When She Woke


How did I get it?:
I borrowed it from Bibliobeth for a book club read.


Hannah Payne’s life has been devoted to church and family, but after her arrest, she awakens to a nightmare: she is lying on a table in a bare room, covered only by a paper gown, with cameras broadcasting her every move to millions at home, for whom observing new Chromes – criminals whose skin colour has been genetically altered to match the class of their crime – is a new and sinister form of entertainment. Hannah is a Red; her crime is murder. The victim, according to the State of Texas, was her unborn child, and Hannah is determined to protect the identity of the father, a public figure with whom she’s shared a fierce and forbidden love.
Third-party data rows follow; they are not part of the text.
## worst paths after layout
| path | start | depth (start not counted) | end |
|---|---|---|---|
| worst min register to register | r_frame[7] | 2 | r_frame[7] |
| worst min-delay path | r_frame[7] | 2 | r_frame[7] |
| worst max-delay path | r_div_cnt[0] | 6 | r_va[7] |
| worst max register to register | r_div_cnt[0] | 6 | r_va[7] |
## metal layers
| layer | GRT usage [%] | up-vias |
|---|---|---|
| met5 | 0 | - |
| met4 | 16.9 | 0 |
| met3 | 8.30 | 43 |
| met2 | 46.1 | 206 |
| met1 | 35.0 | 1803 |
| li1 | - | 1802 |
### config.mk
export PLATFORM = sky130hd
export DESIGN_NAME = motor_pwm_drv
export DESIGN_NICKNAME = d
export VERILOG_FILES = /design/src/rtl/motor_pwm_drv.sv
export SDC_FILE = /design/constraint.sdc
export NUM_CORES = 1
export LEC_CHECK = 0
export CAP_MARGIN = 5
export CORE_AREA = 2 2 85 67
export CTS_CLUSTER_DIAMETER = 100
export DETAILED_ROUTE_END_ITERATION = 16
export DIE_AREA = 0 0 87 69
export PLACE_DENSITY = 0.72
export SLEW_MARGIN = 30
export SYNTH_ARGS = -nofsm -noshare
export SYNTH_HDL_FRONTEND = slang
export SYNTH_SLANG_ARGS = --single-unit
### constraint.sdc
create_clock -name clk -period 2 [get_ports clk]
set_clock_uncertainty 0.15 [all_clocks]
set_input_delay 0.4 -clock clk [delete_from_list [all_inputs] [get_ports clk]]
set_output_delay 0.4 -clock clk [all_outputs]
set_load 0.02 [all_outputs]
### src/rtl/motor_pwm_drv.sv
// Dual-channel motor PWM driver: per-period command sampling, sign/magnitude
// split, one dead period on every direction reversal, go gating.

module motor_pwm_ch #(
    parameter int PERIOD_BITS = 10
) (
    input  logic                   clk,
    input  logic                   rst,
    input  logic                   go,
    input  logic                   smp,
    input  logic [PERIOD_BITS-1:0] cnt,
    input  logic [10:0]            cmd,
    output logic                   pwm,
    output logic                   dir
);
    localparam int CW = (PERIOD_BITS > 10) ? PERIOD_BITS : 10;

    logic [10:0] neg;
    logic [9:0]  mag;
    logic [9:0]  duty_q, duty_d;
    logic        dir_q, dir_d;
    logic        pwm_q, pwm_d;

    always_comb begin
        neg = ~cmd + 11'd1;
        if (cmd == 11'h400)
            mag = 10'h3ff;
        else if (cmd[10])
            mag = neg[9:0];
        else
            mag = cmd[9:0];

        duty_d = duty_q;
        dir_d  = dir_q;
        if (!go) begin
            duty_d = '0;
        end else if (smp) begin
            if (mag == '0) begin
                duty_d = '0;
            end else if (cmd[10] == dir_q) begin
                duty_d = mag;
            end else begin
                // reversal: idle for one full period before driving the new way
                duty_d = '0;
                dir_d  = cmd[10];
            end
        end

        pwm_d = go && (CW'(cnt) < CW'(duty_q));
    end

    always_ff @(posedge clk) begin
        if (rst) begin
            duty_q <= '0;
            dir_q  <= 1'b0;
            pwm_q  <= 1'b0;
        end else begin
            duty_q <= duty_d;
            dir_q  <= dir_d;
            pwm_q  <= pwm_d;
        end
    end

    assign pwm = pwm_q;
    assign dir = dir_q;
endmodule

module motor_pwm_drv #(
    parameter int PERIOD_BITS = 10
) (
    input  logic               clk,
    input  logic               rst,
    input  logic               go,
    input  logic signed [10:0] lft,
    input  logic signed [10:0] rht,
    output logic               PWM_lft,
    output logic               PWM_rht,
    output logic               dir_lft,
    output logic               dir_rht,
    output logic               prd_strt
);
    localparam logic [PERIOD_BITS-1:0] CNT_MAX = '1;

    logic [PERIOD_BITS-1:0] cnt_q, cnt_d;
    logic                   prd_strt_q, prd_strt_d;
    logic                   smp;
    logic [1:0][10:0]       cmd;
    logic [1:0]             pwm, dir;

    always_comb begin
        smp        = (cnt_q == CNT_MAX);
        cnt_d      = cnt_q + PERIOD_BITS'(1);
        prd_strt_d = smp;
    end

    always_ff @(posedge clk) begin
        if (rst) begin
            cnt_q      <= '0;
            prd_strt_q <= 1'b0;
        end else begin
            cnt_q      <= cnt_d;
            prd_strt_q <= prd_strt_d;
        end
    end

    assign cmd = {rht, lft};

    for (genvar i = 0; i < 2; i++) begin : g_ch
        motor_pwm_ch #(.PERIOD_BITS(PERIOD_BITS)) u_ch (
            .clk (clk),
            .rst (rst),
            .go  (go),
            .smp (smp),
            .cnt (cnt_q),
            .cmd (cmd[i]),
            .pwm (pwm[i]),
            .dir (dir[i])
        );
    end

    assign PWM_lft  = pwm[0];
    assign PWM_rht  = pwm[1];
    assign dir_lft  = dir[0];
    assign dir_rht  = dir[1];
    assign prd_strt = prd_strt_q;
endmodule
* Word level (Yosys, flattened, before mapping) *
Cells that the tools add are included.
W data, S select, Z words.

word-level totals
  register bits after elaboration = 35
  input port bits = 25
  word-level logic and storage cells = 40

cells by class
  bitwise operators = 7
  mux-type cells = 8
  add/subtract/negate cells = 3
  reductions and logical operators = 7
  eq/ne operators = 5
  $lt $le $gt $ge = 2

operator list
  kind                     count
  $mux W10                 8
  $add A10 B1 Y10 const B  3
  $eq A11 B11 Y1 const B   2
  $logic_not A10 Y1        2
  $lt A10 B10 Y1           2
  $not A10 Y10             2
  $eq A10 B10 Y1 const B   1
  $reduce_and A4 Y1        2
  $not A1 Y1               5
  $eq A1 B1 Y1             2
  $logic_and A1 B1 Y1      2
  $reduce_or A2 Y1         1

* Longest topological paths before layout *
Gate-level depths: netlist of run 1.

  depth in word-level cells = 7
  depth in mapped cells = 8

* By module *
From an unflattened synthesis of run 1, not the netlist that was laid out.

unflattened totals
  cells, all modules = 314
  area total of the unflattened synthesis = 2573.7 um2

by module, submodules not included
  module         cells each  area an instance (um2)  times used
  motor_pwm_ch   133         1056.0                  2
  motor_pwm_drv  48          461.7                   1

* Worst setup path after synthesis of run 1 *
No wires, ideal clock.

  path kind = input port to flip-flop
  from = in lft[2]
  to = reg g_ch[0].u_ch.dir_q
  data required time = 1733 ps
  data arrival time = 1978 ps
  stages = 7
  setup slack = -245 ps
  library setup time = 117 ps
  cells stage by stage = buf_2 > nor4_2 > and3_1 > mux2_2 > nor4b_1 > mux2i_1 > nand2_1

between the ends
  longest elaborated chain between the ends = 7

RTL lines
  what                                    RTL line  source
  start, declared                         74        input logic signed [10:0] lft,
  $not A10 Y10                            25        neg = ~cmd + 11'd1;
  $add A10 B1 Y10                         25
  $mux W10                                28        else if (cmd[10])
  $mux W10 (*)                            26        if (cmd == 11'h400)
  $logic_not A10 Y1 (*)                   38        if (mag == '0) begin
  $not A1 Y1 (no source line) (*)         --
  $reduce_and A4 Y1 (no source line) (*)  --
  end signal, assigned                    59        dir_q <= dir_d;
  end, declared                           21        logic dir_q, dir_d;

Every way passes the cells marked *; elsewhere a longest branch is shown, timed or not.
A chain may end at the register's enable or synchronous reset.

* Final worst setup path of run 1 *
  from = in rht[2]
  to = reg g_ch[1].u_ch.dir_q

between the ends
  longest elaborated chain between the ends = 7

RTL lines
  what                                    RTL line  source
  start, declared                         75        input logic signed [10:0] rht,
  $not A10 Y10                            25
  $add A10 B1 Y10                         25
  $mux W10                                28
  $mux W10 (*)                            26
  $logic_not A10 Y1 (*)                   38
  $not A1 Y1 (no source line) (*)         --
  $reduce_and A4 Y1 (no source line) (*)  --
  end signal, assigned                    59
  end, declared                           21

Marks and branches as above.

==> reports/metrics.yaml, run 1 <==
cp_max_fo: 5
nNetsFinal: 466
min_period_ns: 2.009
clkPwrFrac_pct: 35.9
die-width_microns: 87
required_ns: 2.02
clk_pin_slew_ns: 0.07
io_pins: 30
hold_viol: 0
gp_congestion: 0.8587
cts_buffers: 5
syn_to_final_growth_pct: 46.66
initial_core_util_pct: 49.82
setup_viol: 1
swShare_pct: 27.70
antenna_left: 0
insertion_delay_ns: 0.29
clockBufferDepth: 2
synth_area_sq_mm: 0.002566
clock-sinks: 35
cts_tree: "yes"
cts_root_buf: "clkbuf_8"
power-per-cell-area_mw_per_mm2: 478.5
status: "finished, violations left"
ctsHoldBuffers: 0
grt_pass1_vias: 2781
crit_path_end_kind: "flip-flop"
max-vdd-ir-drop_mv: 0.4373
synth-edff-count: 0
yosysSeqAreaShare_pct: 27.30
yosys.area.top_type_share_pct: 27.30
synth_top_cell_by_area: "dfxtp_1"
p_seq_share_pct: 39.6
max_stage_delay_ns: 0.61
yosysMostFrequentCell: "dfxtp_1"
crit_family: "compound AO/OA/AOI/OAI gates"
core_sq_mm: 0.005151
final.setup.worst_slack_ns: -0.008803
syn-num-nets: 358
post-route-period-util_pct: 100.4
p_comb_share_pct: 24.6
antenna_found_initial: 0
rsz0062_at_grt: "true"
drt-total-wl_mm: 7.898
die_area_sq_mm: 0.006003
place_ws_ns: -0.6908
grt_use_total_pct: 26.48
crit_chain: "buf_2, or4_4, o41ai_4, a21oi_2, a31o_1, a32oi_1, o311ai_1"
cap_violations: 0
grt_max_degree: 13
hold_path.class: "flip-flop to flip-flop"
ys_ff_latch: 35
synth-async-reset-ratio_pct: 0
criticalPathCategory: "primary input to flip-flop"
avgSynthCellArea_sq_um: 8.225
grt_pass1_wl_mm: 12.79
p_int_mw: 1.302
ys.flop_type: "dfxtp_1"
drc: 0
yosys_warnings: 0
arrival_ns: 2.02
synth_common_cells: "35 x dfxtp_1, 33 x nor2_1, 27 x inv_1"
cp_slowest_cell: "or4_4"
synth.distinct_cells: 53
n_antenna_cell: 0
tightestPinTransition_ns: 0.5223
regToRegStartpoint: "cnt_q[3]"
die_h_microns: 69
setup.worst_path.start: "rht[2]"
relSlewSlack_pct: 65.14
yosys-top-cells-area: "dfxtp_1 27%, ha_1 10%, nor2_1 4.8%, inv_1 3.9%, a22o_1 3.8%"
wl_per_cell_microns: 16.35
dp_cells: 464
slew_violations: 0
cts_htree_levels: 2
switchingPower_mw: 0.4988
stdcell_count: 483
min_from: "g_ch[1].u_ch.duty_q[4]"
rows: 23
drive_gt1_share_pct: 34.92
syn_inst: 312
cp_num_buf_inv: 1
max_freq_mhz: 497.8
drt_iter0_markers: 199
overflow: 0
drt-pass1-iter-count: 4
port_buffers: 29
cp-start-kind: "primary input"
p_leak_nw: 1.613
route.vias.total: 2813
dp_hpwl_mm: 5.467
violations: "negative setup slack"
avgViaCountPerCell: 5.824
$ cat config.mk
export PLATFORM = sky130hd
export DESIGN_NAME = dmem_port_arbiter
export DESIGN_NICKNAME = d
export VERILOG_FILES = /design/src/rtl/dmem_port_arbiter.sv
export SDC_FILE = /design/constraint.sdc
export NUM_CORES = 1
export LEC_CHECK = 0
export CAP_MARGIN = 20
export CORE_MARGIN = 8
export CORE_UTILIZATION = 29
export CTS_CLUSTER_DIAMETER = 150
export DETAILED_ROUTE_END_ITERATION = 10
export GPL_TIMING_DRIVEN = 1
export PLACE_DENSITY = 0.77
export SYNTH_ARGS = -nofsm -noshare
export SYNTH_HDL_FRONTEND = slang
export SYNTH_SLANG_ARGS = --single-unit
$ cat constraint.sdc
create_clock -name clk -period 2.5 [get_ports clk]
set_clock_uncertainty 0.15 [all_clocks]
set_input_delay 0.375 -clock clk [delete_from_list [all_inputs] [get_ports clk]]
set_output_delay 0.375 -clock clk [all_outputs]
set_load 0.02 [all_outputs]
WHEN SHE WOKE is a fable about a stigmatized woman struggling to navigate an America of a not-too-distant future – where the line between church and state has been eradicated and convicted felons are no longer imprisoned and rehabilitated but chromed and released back into the population to survive as best they can. In seeking a path to safety in an alien and hostile world, Hannah unknowingly embarks on a path of self-discovery that forces her to question the values she once held true and the righteousness of a country that politicizes faith.


I have quite a lot to say about this book, which is good considering that it’s a book club read. It’s certainly an interesting, thought-provoking read but unfortunately half way through it began to fall short.

The story revolves around Hannah Payne who lives in a dystopian version of America. Christians are in control and those that commit crimes have to serve their sentences in public in a very humiliating way, their skins are dyed a colour to identify what they have done. Hannah has had an abortion which is classified as murder so her skin has been dyed bright red. The story begins with Hannah spending time on the Chrome Ward as part of a reality TV programme. When she is released to serve her sentence in public, she has to adapt to life as an outcast, with it being clear exactly what crime she has committed. Her every move can be tracked and she becomes a target for the Fist, a group that hunts out and hurts Chromes like Hannah.

The first half of this book was intriguing to read, learning about where Hannah lives and the reaction to the abortion that her family has. My interest was still held when Hannah was released into society, but I wanted to know more about the other colour Chromes. The second half felt a bit disjointed for me. It was action packed which I’m sure a lot of people will really enjoy, but some of the decisions Hannah made just didn’t seem to sit right with the character that Hannah was. I didn’t believe that the character would have such a dramatic change.

Hillary Jordan is a talented writer, I was intrigued until half way through and interested enough to carry on reading until the end. I just wish Hannah’s character was more developed.